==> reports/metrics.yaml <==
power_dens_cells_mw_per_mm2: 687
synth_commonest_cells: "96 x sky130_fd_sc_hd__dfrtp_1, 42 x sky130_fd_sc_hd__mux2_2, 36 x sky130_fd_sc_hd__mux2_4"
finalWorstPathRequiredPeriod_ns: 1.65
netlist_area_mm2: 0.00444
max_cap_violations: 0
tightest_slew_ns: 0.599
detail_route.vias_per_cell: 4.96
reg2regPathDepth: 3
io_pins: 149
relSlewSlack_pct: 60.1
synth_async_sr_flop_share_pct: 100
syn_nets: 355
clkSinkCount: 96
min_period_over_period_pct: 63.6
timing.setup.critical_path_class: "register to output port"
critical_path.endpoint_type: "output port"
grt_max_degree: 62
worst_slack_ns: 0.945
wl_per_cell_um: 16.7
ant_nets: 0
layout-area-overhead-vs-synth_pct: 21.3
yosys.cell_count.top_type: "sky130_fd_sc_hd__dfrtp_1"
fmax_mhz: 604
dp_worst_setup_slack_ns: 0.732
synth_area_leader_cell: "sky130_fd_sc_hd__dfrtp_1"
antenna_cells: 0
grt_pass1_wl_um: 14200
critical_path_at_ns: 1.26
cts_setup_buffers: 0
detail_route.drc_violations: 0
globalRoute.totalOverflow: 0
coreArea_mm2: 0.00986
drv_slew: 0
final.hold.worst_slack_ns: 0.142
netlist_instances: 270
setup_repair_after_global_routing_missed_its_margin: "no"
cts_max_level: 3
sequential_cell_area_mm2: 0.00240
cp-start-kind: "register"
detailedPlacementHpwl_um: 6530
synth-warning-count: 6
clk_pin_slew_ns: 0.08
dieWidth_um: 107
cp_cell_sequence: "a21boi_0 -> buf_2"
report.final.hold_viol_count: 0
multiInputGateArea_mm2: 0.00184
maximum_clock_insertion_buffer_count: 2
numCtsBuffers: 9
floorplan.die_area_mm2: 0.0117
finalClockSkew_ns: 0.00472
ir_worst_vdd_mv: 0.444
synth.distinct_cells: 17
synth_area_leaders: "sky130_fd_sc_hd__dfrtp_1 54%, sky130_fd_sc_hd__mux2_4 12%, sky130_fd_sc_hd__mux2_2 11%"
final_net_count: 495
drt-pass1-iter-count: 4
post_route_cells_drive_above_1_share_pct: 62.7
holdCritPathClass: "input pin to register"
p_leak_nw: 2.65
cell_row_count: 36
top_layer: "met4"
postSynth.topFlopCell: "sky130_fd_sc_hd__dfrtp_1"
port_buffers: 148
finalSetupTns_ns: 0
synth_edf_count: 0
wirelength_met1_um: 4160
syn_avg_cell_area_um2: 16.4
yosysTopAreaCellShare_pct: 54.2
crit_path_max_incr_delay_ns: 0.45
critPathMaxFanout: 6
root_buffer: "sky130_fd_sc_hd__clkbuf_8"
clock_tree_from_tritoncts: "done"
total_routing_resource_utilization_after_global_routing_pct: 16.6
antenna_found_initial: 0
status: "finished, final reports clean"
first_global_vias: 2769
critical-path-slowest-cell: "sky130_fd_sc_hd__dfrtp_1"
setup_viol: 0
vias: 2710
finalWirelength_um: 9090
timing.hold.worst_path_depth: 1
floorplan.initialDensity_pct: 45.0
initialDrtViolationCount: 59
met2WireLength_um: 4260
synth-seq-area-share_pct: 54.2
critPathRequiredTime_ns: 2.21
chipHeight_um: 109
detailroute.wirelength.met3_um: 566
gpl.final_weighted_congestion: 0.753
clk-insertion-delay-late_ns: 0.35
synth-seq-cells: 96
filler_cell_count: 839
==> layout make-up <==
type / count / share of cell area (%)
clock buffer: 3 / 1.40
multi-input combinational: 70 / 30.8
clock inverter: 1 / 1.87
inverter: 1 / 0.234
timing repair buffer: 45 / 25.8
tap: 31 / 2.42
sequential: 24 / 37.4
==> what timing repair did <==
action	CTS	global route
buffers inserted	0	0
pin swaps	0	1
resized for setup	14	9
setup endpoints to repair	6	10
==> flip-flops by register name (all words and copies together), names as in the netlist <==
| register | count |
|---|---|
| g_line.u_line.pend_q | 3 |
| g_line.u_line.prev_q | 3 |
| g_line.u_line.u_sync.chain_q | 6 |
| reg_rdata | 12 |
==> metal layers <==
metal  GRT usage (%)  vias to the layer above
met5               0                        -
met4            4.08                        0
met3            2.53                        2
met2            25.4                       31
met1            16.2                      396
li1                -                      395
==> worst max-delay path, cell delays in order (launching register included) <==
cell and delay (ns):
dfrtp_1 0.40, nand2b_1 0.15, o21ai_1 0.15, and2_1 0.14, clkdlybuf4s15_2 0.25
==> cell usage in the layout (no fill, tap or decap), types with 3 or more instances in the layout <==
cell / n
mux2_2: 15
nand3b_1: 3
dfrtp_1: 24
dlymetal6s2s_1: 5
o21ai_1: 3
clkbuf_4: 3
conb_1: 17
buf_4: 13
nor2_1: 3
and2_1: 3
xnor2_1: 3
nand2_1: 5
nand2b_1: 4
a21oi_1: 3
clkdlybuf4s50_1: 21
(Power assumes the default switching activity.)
<file path="config.mk">
export PLATFORM = sky130hd
export DESIGN_NAME = tseq_top
export DESIGN_NICKNAME = d
export VERILOG_FILES = /design/src/rtl/tseq_pkg.sv /design/src/rtl/tseq_entry_bank.sv /design/src/rtl/tseq_edge_sync.sv /design/src/rtl/tseq_engine.sv /design/src/rtl/tseq_top.sv
export SDC_FILE = /design/constraint.sdc
export NUM_CORES = 1
export LEC_CHECK = 0
export BUFFER_PORTS_ARGS = -buffer_cell sky130_fd_sc_hd__buf_2
export CAP_MARGIN = 10
export CORE_MARGIN = 4
export CORE_UTILIZATION = 45
export DETAILED_ROUTE_END_ITERATION = 10
export HOLD_SLACK_MARGIN = 0.12
export SETUP_SLACK_MARGIN = 0.4
export SLEW_MARGIN = 10
export SYNTH_ARGS = -nofsm -noshare
export SYNTH_HDL_FRONTEND = slang
export SYNTH_SLANG_ARGS = --single-unit
</file>
<file path="constraint.sdc">
create_clock -name clk -period 2.8 [get_ports clk]
set_input_delay 0.56 -clock clk [delete_from_list [all_inputs] [get_ports clk]]
set_output_delay 0.56 -clock clk [all_outputs]
set_load 0.01 [all_outputs]
</file>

----------

▸ YOUR INSTRUCTIONS
Every entry needs to be copied again, word for word.

▸ RESPONSE AREA
==> reports/metrics.yaml <==
power_dens_cells_mw_per_mm2: 687
synth_commonest_cells: "96 x sky130_fd_sc_hd__dfrtp_1, 42 x sky130_fd_sc_hd__mux2_2, 36 x sky130_fd_sc_hd__mux2_4"
finalWorstPathRequiredPeriod_ns: 1.65
netlist_area_mm2: 0.00444
max_cap_violations: 0
tightest_slew_ns: 0.599
detail_route.vias_per_cell: 4.96
reg2regPathDepth: 3
io_pins: 149
relSlewSlack_pct: 60.1
synth_async_sr_flop_share_pct: 100
syn_nets: 355
clkSinkCount: 96
min_period_over_period_pct: 63.6
timing.setup.critical_path_class: "register to output port"
critical_path.endpoint_type: "output port"
grt_max_degree: 62
worst_slack_ns: 0.945
wl_per_cell_um: 16.7
ant_nets: 0
layout-area-overhead-vs-synth_pct: 21.3
yosys.cell_count.top_type: "sky130_fd_sc_hd__dfrtp_1"
fmax_mhz: 604
dp_worst_setup_slack_ns: 0.732
synth_area_leader_cell: "sky130_fd_sc_hd__dfrtp_1"
antenna_cells: 0
grt_pass1_wl_um: 14200
critical_path_at_ns: 1.26
cts_setup_buffers: 0
detail_route.drc_violations: 0
globalRoute.totalOverflow: 0
coreArea_mm2: 0.00986
drv_slew: 0
final.hold.worst_slack_ns: 0.142
netlist_instances: 270
setup_repair_after_global_routing_missed_its_margin: "no"
cts_max_level: 3
sequential_cell_area_mm2: 0.00240
cp-start-kind: "register"
detailedPlacementHpwl_um: 6530
synth-warning-count: 6
clk_pin_slew_ns: 0.08
dieWidth_um: 107
cp_cell_sequence: "a21boi_0 -> buf_2"
report.final.hold_viol_count: 0
multiInputGateArea_mm2: 0.00184
maximum_clock_insertion_buffer_count: 2
numCtsBuffers: 9
floorplan.die_area_mm2: 0.0117
finalClockSkew_ns: 0.00472
ir_worst_vdd_mv: 0.444
synth.distinct_cells: 17
synth_area_leaders: "sky130_fd_sc_hd__dfrtp_1 54%, sky130_fd_sc_hd__mux2_4 12%, sky130_fd_sc_hd__mux2_2 11%"
final_net_count: 495
drt-pass1-iter-count: 4
post_route_cells_drive_above_1_share_pct: 62.7
holdCritPathClass: "input pin to register"
p_leak_nw: 2.65
cell_row_count: 36
top_layer: "met4"
postSynth.topFlopCell: "sky130_fd_sc_hd__dfrtp_1"
port_buffers: 148
finalSetupTns_ns: 0
synth_edf_count: 0
wirelength_met1_um: 4160
syn_avg_cell_area_um2: 16.4
yosysTopAreaCellShare_pct: 54.2
crit_path_max_incr_delay_ns: 0.45
critPathMaxFanout: 6
root_buffer: "sky130_fd_sc_hd__clkbuf_8"
clock_tree_from_tritoncts: "done"
total_routing_resource_utilization_after_global_routing_pct: 16.6
antenna_found_initial: 0
status: "finished, final reports clean"
first_global_vias: 2769
critical-path-slowest-cell: "sky130_fd_sc_hd__dfrtp_1"
setup_viol: 0
vias: 2710
finalWirelength_um: 9090
timing.hold.worst_path_depth: 1
floorplan.initialDensity_pct: 45.0
initialDrtViolationCount: 59
met2WireLength_um: 4260
synth-seq-area-share_pct: 54.2
critPathRequiredTime_ns: 2.21
chipHeight_um: 109
detailroute.wirelength.met3_um: 566
gpl.final_weighted_congestion: 0.753
clk-insertion-delay-late_ns: 0.35
synth-seq-cells: 96
filler_cell_count: 839
==> layout make-up <==
type / count / share of cell area (%)
clock buffer: 3 / 1.40
multi-input combinational: 70 / 30.8
clock inverter: 1 / 1.87
inverter: 1 / 0.234
timing repair buffer: 45 / 25.8
tap: 31 / 2.42
sequential: 24 / 37.4
==> what timing repair did <==
action	CTS	global route
buffers inserted	0	0
pin swaps	0	1
resized for setup	14	9
setup endpoints to repair	6	10
==> flip-flops by register name (all words and copies together), names as in the netlist <==
| register | count |
|---|---|
| g_line.u_line.pend_q | 3 |
| g_line.u_line.prev_q | 3 |
| g_line.u_line.u_sync.chain_q | 6 |
| reg_rdata | 12 |
==> metal layers <==
metal  GRT usage (%)  vias to the layer above
met5               0                        -
met4            4.08                        0
met3            2.53                        2
met2            25.4                       31
met1            16.2                      396
li1                -                      395
==> worst max-delay path, cell delays in order (launching register included) <==
cell and delay (ns):
dfrtp_1 0.40, nand2b_1 0.15, o21ai_1 0.15, and2_1 0.14, clkdlybuf4s15_2 0.25
==> cell usage in the layout (no fill, tap or decap), types with 3 or more instances in the layout <==
cell / n
mux2_2: 15
nand3b_1: 3
dfrtp_1: 24
dlymetal6s2s_1: 5
o21ai_1: 3
clkbuf_4: 3
conb_1: 17
buf_4: 13
nor2_1: 3
and2_1: 3
xnor2_1: 3
nand2_1: 5
nand2b_1: 4
a21oi_1: 3
clkdlybuf4s50_1: 21
(Power assumes the default switching activity.)
<file path="config.mk">
export PLATFORM = sky130hd
export DESIGN_NAME = tseq_top
export DESIGN_NICKNAME = d
export VERILOG_FILES = /design/src/rtl/tseq_pkg.sv /design/src/rtl/tseq_entry_bank.sv /design/src/rtl/tseq_edge_sync.sv /design/src/rtl/tseq_engine.sv /design/src/rtl/tseq_top.sv
export SDC_FILE = /design/constraint.sdc
export NUM_CORES = 1
export LEC_CHECK = 0
export BUFFER_PORTS_ARGS = -buffer_cell sky130_fd_sc_hd__buf_2
export CAP_MARGIN = 10
export CORE_MARGIN = 4
export CORE_UTILIZATION = 45
export DETAILED_ROUTE_END_ITERATION = 10
export HOLD_SLACK_MARGIN = 0.12
export SETUP_SLACK_MARGIN = 0.4
export SLEW_MARGIN = 10
export SYNTH_ARGS = -nofsm -noshare
export SYNTH_HDL_FRONTEND = slang
export SYNTH_SLANG_ARGS = --single-unit
</file>
<file path="constraint.sdc">
create_clock -name clk -period 2.8 [get_ports clk]
set_input_delay 0.56 -clock clk [delete_from_list [all_inputs] [get_ports clk]]
set_output_delay 0.56 -clock clk [all_outputs]
set_load 0.01 [all_outputs]
</file>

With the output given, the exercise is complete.